• What you should do:
Each line in the records below, from the one that contains "row10 = $demux W5 S3, 5" to the one that contains "mapped_depth_nobuf = 26", should be reproduced exactly, the first and last included.

• Information shown:
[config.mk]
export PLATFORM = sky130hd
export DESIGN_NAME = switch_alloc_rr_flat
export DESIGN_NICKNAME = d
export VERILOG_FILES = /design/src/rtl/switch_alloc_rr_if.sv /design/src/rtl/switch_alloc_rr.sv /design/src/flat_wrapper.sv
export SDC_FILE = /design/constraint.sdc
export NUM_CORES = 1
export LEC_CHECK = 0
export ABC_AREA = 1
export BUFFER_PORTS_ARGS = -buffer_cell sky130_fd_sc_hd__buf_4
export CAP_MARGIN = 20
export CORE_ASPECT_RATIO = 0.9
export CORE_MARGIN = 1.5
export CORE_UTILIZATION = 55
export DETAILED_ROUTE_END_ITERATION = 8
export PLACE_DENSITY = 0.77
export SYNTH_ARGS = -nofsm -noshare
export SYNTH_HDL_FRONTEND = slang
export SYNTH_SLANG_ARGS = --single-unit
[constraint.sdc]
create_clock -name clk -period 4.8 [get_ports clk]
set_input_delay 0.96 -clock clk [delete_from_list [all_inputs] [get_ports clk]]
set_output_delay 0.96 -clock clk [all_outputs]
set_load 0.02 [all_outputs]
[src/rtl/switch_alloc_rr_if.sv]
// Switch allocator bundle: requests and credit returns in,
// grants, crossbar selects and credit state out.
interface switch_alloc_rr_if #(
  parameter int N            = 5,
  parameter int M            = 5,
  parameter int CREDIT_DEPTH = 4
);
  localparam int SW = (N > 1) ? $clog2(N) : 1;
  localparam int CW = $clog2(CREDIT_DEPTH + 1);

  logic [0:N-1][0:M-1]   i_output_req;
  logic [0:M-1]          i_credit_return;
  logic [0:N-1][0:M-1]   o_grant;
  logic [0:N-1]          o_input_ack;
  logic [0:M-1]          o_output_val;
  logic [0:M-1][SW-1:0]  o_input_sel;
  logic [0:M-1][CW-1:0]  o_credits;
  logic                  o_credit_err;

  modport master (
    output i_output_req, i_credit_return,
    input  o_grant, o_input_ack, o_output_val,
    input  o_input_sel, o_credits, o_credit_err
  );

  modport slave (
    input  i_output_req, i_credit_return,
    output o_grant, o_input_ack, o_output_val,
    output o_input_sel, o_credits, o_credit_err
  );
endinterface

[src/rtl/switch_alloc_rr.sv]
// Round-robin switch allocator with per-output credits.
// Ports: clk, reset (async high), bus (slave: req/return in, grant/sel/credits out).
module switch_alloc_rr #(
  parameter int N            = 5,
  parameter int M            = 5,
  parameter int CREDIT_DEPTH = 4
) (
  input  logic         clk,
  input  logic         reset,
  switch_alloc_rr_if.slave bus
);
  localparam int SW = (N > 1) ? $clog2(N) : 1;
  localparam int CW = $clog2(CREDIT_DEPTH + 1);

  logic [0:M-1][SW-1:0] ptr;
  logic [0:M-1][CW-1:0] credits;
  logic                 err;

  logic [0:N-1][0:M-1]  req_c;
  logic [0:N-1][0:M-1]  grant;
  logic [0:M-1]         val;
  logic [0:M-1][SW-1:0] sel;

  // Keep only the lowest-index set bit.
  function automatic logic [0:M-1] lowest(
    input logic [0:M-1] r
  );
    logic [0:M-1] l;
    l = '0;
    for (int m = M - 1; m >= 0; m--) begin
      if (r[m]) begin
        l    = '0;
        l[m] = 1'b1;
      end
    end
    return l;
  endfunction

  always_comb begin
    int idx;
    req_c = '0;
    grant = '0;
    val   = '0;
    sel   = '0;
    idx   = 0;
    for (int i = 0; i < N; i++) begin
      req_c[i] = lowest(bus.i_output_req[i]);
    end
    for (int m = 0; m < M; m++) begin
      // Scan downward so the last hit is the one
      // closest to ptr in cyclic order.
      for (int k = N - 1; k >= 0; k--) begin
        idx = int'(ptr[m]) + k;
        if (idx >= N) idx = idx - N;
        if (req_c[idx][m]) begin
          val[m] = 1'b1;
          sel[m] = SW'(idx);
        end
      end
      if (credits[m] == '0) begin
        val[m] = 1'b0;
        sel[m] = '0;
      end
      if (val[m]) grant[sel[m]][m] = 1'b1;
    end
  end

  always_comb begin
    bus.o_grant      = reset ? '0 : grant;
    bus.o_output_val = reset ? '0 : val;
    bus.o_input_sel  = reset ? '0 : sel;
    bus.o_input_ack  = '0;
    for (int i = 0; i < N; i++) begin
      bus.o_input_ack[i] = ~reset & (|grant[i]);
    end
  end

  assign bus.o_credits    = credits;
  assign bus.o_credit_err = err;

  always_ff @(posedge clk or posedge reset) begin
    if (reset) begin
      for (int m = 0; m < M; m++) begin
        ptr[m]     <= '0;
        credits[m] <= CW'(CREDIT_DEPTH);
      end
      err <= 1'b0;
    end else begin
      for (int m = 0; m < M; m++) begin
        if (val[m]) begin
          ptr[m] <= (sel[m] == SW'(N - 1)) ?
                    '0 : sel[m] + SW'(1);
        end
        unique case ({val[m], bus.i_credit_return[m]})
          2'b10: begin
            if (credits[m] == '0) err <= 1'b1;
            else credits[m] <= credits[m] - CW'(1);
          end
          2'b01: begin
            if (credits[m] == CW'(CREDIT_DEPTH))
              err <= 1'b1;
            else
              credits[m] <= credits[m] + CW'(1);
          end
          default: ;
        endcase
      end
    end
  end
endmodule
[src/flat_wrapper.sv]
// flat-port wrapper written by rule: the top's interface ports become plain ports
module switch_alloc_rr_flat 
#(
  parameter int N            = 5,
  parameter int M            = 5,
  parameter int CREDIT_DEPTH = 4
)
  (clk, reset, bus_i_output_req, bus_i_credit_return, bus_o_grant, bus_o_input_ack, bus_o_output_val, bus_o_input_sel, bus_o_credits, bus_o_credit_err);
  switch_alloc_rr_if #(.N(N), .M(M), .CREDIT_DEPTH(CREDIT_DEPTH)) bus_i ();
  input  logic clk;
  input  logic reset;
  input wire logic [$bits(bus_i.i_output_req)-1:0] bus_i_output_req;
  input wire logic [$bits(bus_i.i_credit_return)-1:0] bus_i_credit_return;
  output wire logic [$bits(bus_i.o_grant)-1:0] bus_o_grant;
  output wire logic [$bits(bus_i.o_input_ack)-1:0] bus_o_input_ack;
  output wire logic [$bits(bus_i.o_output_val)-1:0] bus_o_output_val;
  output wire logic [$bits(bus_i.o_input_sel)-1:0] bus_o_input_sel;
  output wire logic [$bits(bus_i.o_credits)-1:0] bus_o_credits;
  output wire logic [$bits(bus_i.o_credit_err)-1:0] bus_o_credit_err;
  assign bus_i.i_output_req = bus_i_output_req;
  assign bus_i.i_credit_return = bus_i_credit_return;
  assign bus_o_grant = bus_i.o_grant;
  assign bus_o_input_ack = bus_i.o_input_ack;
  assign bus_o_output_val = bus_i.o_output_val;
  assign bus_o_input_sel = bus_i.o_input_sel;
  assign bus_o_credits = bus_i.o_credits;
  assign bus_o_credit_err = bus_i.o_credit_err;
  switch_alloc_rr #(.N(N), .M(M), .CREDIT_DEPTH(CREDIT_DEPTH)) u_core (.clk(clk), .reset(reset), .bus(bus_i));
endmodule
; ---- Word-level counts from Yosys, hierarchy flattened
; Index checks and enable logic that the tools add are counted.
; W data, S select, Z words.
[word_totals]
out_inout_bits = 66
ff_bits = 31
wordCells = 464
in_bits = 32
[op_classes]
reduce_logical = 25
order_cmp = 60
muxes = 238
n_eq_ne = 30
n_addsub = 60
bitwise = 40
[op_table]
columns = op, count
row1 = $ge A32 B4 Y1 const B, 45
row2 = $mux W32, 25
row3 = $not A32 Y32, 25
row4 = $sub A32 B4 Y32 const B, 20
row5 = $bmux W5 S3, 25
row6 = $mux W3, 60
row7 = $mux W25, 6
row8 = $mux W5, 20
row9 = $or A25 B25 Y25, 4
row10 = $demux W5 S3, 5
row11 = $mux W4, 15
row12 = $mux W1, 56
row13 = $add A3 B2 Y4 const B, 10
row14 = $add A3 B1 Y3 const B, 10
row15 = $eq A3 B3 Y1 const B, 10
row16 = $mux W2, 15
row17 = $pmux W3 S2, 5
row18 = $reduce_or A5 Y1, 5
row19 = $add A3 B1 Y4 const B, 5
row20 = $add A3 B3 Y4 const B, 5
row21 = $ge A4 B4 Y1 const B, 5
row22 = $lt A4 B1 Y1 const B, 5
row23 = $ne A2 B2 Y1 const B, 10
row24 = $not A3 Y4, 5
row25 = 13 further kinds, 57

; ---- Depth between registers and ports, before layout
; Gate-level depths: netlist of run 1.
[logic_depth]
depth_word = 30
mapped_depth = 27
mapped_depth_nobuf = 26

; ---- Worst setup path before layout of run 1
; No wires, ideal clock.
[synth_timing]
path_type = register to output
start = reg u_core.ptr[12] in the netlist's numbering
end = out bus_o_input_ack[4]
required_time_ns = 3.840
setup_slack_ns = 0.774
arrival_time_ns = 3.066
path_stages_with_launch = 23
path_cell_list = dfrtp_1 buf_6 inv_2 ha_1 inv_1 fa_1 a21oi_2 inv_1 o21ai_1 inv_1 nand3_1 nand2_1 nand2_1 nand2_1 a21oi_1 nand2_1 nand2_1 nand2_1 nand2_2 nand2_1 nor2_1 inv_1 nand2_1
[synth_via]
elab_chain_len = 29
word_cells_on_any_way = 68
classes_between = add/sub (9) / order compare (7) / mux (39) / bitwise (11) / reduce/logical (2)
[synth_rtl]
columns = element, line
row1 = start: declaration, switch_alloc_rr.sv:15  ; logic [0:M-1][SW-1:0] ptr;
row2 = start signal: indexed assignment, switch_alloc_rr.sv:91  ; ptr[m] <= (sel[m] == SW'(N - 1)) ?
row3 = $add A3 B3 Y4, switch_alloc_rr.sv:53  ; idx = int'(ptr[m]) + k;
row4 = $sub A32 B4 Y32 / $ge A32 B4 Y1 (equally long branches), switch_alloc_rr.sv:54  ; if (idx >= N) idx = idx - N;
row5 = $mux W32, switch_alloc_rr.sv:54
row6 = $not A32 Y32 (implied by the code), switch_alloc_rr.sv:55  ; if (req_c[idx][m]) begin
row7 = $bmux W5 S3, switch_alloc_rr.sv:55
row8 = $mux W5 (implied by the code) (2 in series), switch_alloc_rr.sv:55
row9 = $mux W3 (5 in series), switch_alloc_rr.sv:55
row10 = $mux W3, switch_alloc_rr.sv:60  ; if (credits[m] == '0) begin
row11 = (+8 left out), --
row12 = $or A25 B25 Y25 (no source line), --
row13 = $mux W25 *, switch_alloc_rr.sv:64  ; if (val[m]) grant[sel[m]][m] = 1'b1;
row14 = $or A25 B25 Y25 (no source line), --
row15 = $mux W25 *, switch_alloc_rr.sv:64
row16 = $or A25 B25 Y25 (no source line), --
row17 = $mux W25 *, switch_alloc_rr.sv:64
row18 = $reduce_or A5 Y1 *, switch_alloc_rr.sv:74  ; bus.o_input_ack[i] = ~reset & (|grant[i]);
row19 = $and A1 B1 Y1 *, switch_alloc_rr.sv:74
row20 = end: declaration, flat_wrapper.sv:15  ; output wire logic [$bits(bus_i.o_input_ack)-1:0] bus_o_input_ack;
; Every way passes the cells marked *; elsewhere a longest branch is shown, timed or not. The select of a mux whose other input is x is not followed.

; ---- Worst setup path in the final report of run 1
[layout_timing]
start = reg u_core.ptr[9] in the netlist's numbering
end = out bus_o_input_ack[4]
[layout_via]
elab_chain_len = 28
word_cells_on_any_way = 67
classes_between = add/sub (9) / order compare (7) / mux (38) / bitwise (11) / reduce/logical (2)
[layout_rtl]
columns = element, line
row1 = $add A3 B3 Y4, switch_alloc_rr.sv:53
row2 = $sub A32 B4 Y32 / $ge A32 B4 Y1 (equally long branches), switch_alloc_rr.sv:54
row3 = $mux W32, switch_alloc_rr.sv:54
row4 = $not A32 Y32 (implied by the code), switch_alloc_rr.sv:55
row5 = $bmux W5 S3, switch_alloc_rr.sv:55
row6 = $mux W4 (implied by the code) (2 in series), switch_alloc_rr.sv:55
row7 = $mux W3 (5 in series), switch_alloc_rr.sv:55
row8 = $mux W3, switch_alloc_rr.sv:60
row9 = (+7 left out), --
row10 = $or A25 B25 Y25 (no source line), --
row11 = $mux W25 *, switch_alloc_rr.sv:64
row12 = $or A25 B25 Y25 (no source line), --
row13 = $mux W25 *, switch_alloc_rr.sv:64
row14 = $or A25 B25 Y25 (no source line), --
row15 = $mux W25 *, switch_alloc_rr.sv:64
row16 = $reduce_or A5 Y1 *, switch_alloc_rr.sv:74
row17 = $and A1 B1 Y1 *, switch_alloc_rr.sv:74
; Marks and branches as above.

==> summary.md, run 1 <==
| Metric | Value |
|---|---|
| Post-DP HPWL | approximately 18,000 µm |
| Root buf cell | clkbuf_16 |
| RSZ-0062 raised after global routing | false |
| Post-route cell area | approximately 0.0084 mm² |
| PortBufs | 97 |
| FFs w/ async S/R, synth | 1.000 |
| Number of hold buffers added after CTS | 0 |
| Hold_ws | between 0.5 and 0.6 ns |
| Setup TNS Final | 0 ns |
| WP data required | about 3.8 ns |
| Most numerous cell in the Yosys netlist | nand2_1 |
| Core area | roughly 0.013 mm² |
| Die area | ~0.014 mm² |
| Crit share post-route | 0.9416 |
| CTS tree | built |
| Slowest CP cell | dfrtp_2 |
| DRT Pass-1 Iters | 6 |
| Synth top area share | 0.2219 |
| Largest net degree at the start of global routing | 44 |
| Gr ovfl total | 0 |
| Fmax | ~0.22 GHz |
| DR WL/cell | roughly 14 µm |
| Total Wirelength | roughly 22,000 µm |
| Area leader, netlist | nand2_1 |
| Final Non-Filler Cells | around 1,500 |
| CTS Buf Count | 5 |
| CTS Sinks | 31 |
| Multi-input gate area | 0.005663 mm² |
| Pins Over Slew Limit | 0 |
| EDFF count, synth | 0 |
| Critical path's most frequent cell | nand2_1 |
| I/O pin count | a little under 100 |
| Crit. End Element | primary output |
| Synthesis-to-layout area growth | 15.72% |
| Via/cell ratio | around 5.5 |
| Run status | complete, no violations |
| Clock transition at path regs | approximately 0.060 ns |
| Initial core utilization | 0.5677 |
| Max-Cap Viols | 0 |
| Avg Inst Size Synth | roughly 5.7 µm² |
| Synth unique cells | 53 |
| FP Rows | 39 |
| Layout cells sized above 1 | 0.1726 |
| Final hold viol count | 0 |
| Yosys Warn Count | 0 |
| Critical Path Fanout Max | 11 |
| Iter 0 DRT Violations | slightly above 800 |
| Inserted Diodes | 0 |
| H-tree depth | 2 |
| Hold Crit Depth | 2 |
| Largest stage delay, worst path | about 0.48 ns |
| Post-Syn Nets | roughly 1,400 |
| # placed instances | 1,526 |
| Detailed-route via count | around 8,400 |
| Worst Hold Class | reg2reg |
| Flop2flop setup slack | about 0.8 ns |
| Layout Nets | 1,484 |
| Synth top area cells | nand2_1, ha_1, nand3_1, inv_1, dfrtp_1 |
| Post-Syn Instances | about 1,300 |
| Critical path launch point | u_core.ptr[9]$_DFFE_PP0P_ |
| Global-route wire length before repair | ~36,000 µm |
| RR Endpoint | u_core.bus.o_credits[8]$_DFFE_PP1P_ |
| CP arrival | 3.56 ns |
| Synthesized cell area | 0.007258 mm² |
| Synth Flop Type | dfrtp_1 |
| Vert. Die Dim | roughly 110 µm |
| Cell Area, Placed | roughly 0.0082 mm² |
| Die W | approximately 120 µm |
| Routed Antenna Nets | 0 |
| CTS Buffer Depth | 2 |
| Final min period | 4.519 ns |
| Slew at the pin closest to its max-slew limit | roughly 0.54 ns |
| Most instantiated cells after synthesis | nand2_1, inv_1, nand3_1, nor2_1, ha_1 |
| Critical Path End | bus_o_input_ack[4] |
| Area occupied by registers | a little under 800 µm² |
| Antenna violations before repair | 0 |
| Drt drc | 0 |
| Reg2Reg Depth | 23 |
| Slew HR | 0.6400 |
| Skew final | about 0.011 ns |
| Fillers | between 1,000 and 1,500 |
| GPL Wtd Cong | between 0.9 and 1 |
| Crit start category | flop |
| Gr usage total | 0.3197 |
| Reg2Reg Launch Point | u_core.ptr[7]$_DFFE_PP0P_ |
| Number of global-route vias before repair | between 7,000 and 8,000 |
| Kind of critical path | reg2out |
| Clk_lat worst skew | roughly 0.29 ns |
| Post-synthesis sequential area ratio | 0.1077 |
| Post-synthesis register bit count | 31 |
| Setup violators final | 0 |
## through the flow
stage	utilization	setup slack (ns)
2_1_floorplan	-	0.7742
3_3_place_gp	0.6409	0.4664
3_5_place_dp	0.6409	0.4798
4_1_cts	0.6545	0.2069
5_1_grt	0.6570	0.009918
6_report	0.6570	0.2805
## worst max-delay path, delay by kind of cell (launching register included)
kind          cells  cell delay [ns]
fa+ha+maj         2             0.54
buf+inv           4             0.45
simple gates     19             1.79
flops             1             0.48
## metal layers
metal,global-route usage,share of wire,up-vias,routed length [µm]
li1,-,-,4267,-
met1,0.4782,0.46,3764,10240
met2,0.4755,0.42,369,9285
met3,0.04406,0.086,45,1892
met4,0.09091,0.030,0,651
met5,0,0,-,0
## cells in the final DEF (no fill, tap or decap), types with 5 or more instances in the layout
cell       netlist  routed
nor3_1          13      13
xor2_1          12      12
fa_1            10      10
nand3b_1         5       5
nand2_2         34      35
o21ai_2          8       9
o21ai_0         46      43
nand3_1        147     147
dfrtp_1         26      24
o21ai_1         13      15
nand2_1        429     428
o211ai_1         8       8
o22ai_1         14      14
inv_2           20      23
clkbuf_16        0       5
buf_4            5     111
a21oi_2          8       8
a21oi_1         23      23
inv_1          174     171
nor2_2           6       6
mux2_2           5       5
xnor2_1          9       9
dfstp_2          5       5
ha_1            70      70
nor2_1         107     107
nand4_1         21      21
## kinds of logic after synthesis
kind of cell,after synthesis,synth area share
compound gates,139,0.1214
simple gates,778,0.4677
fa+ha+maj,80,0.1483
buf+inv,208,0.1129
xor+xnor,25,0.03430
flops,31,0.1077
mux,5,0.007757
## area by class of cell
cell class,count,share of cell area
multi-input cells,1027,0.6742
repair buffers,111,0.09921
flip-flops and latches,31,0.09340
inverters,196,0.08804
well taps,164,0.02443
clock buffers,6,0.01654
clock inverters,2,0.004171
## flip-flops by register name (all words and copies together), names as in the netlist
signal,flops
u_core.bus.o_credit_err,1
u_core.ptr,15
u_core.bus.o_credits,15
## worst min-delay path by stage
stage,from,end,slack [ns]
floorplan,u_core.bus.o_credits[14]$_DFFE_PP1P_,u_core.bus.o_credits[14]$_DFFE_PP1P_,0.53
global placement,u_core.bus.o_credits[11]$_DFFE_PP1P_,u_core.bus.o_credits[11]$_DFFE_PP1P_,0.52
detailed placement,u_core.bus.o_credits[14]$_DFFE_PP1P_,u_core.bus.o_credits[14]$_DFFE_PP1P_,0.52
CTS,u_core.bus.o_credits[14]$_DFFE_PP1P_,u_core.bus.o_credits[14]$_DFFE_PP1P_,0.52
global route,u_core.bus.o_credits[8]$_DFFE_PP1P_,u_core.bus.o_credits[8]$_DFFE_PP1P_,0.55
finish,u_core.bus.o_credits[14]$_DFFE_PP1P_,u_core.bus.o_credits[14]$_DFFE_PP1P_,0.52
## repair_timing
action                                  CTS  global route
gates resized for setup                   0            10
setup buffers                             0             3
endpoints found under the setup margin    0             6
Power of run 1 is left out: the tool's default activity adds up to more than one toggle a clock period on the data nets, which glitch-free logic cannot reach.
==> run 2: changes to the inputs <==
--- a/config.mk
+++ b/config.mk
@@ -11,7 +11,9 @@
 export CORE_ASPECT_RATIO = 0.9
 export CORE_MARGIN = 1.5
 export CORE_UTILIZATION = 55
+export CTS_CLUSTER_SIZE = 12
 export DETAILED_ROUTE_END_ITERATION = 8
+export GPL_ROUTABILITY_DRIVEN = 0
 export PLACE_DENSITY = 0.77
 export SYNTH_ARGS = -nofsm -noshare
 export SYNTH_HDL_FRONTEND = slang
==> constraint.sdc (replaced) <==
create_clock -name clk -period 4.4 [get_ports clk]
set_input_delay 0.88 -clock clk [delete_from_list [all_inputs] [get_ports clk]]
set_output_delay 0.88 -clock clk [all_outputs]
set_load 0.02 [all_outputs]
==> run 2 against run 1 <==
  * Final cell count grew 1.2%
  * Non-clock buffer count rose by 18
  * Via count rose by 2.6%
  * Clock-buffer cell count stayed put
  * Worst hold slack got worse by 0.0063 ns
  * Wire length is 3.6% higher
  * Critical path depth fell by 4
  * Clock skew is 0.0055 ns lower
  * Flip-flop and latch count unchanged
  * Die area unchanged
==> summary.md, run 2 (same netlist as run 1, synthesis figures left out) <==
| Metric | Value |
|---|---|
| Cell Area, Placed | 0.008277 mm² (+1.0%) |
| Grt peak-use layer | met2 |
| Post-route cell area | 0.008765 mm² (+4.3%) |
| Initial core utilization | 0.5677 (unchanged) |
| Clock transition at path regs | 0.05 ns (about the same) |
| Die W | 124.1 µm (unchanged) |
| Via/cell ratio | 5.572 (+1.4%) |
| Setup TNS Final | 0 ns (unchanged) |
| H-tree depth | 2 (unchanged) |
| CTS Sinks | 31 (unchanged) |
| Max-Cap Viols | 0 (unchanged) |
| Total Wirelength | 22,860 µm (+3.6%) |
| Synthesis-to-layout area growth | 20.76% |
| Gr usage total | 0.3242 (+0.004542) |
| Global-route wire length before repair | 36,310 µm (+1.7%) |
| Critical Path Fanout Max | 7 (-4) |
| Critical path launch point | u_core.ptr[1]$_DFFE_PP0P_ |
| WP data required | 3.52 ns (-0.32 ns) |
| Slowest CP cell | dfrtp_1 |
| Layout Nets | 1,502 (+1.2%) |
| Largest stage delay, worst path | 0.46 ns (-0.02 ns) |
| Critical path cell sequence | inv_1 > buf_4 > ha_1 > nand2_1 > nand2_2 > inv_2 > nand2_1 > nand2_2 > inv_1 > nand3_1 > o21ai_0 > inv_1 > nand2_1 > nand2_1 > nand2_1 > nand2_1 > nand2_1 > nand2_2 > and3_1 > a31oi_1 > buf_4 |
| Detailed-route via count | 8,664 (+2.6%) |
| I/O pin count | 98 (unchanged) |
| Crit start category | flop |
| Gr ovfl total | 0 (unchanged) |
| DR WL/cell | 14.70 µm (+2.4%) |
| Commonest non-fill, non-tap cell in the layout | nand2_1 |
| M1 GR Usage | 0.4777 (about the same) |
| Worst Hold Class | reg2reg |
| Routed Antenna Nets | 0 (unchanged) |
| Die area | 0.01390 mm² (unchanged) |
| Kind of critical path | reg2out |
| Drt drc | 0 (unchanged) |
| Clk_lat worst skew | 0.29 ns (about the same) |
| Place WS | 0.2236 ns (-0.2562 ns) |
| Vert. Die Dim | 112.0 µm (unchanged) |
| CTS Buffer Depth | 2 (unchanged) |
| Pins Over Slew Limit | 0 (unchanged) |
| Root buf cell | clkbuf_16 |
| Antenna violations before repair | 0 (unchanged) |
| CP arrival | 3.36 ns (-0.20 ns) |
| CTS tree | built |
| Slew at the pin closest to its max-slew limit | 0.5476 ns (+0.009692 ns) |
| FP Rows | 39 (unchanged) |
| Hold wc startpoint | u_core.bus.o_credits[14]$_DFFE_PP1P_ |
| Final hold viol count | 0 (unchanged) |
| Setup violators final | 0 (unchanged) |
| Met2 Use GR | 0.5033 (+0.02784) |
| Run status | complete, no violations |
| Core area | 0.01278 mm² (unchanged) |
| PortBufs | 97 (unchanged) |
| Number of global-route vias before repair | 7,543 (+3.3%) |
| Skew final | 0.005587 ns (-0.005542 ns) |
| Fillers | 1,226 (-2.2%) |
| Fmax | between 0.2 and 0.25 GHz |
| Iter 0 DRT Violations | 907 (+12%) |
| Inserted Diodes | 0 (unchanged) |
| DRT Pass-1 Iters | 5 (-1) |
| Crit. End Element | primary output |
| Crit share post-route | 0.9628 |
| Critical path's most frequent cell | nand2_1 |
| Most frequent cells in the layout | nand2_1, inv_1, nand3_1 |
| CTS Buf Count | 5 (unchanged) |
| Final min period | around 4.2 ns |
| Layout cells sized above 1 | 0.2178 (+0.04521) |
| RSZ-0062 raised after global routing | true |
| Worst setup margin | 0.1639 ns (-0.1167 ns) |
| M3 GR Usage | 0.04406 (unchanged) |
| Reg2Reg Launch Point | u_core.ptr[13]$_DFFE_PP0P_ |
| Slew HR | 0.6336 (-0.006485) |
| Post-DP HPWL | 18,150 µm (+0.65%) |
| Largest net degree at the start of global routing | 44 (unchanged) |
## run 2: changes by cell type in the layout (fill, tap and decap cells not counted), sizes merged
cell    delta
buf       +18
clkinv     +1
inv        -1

• Answer below:
row10 = $demux W5 S3, 5
row11 = $mux W4, 15
row12 = $mux W1, 56
row13 = $add A3 B2 Y4 const B, 10
row14 = $add A3 B1 Y3 const B, 10
row15 = $eq A3 B3 Y1 const B, 10
row16 = $mux W2, 15
row17 = $pmux W3 S2, 5
row18 = $reduce_or A5 Y1, 5
row19 = $add A3 B1 Y4 const B, 5
row20 = $add A3 B3 Y4 const B, 5
row21 = $ge A4 B4 Y1 const B, 5
row22 = $lt A4 B1 Y1 const B, 5
row23 = $ne A2 B2 Y1 const B, 10
row24 = $not A3 Y4, 5
row25 = 13 further kinds, 57

; ---- Depth between registers and ports, before layout
; Gate-level depths: netlist of run 1.
[logic_depth]
depth_word = 30
mapped_depth = 27
mapped_depth_nobuf = 26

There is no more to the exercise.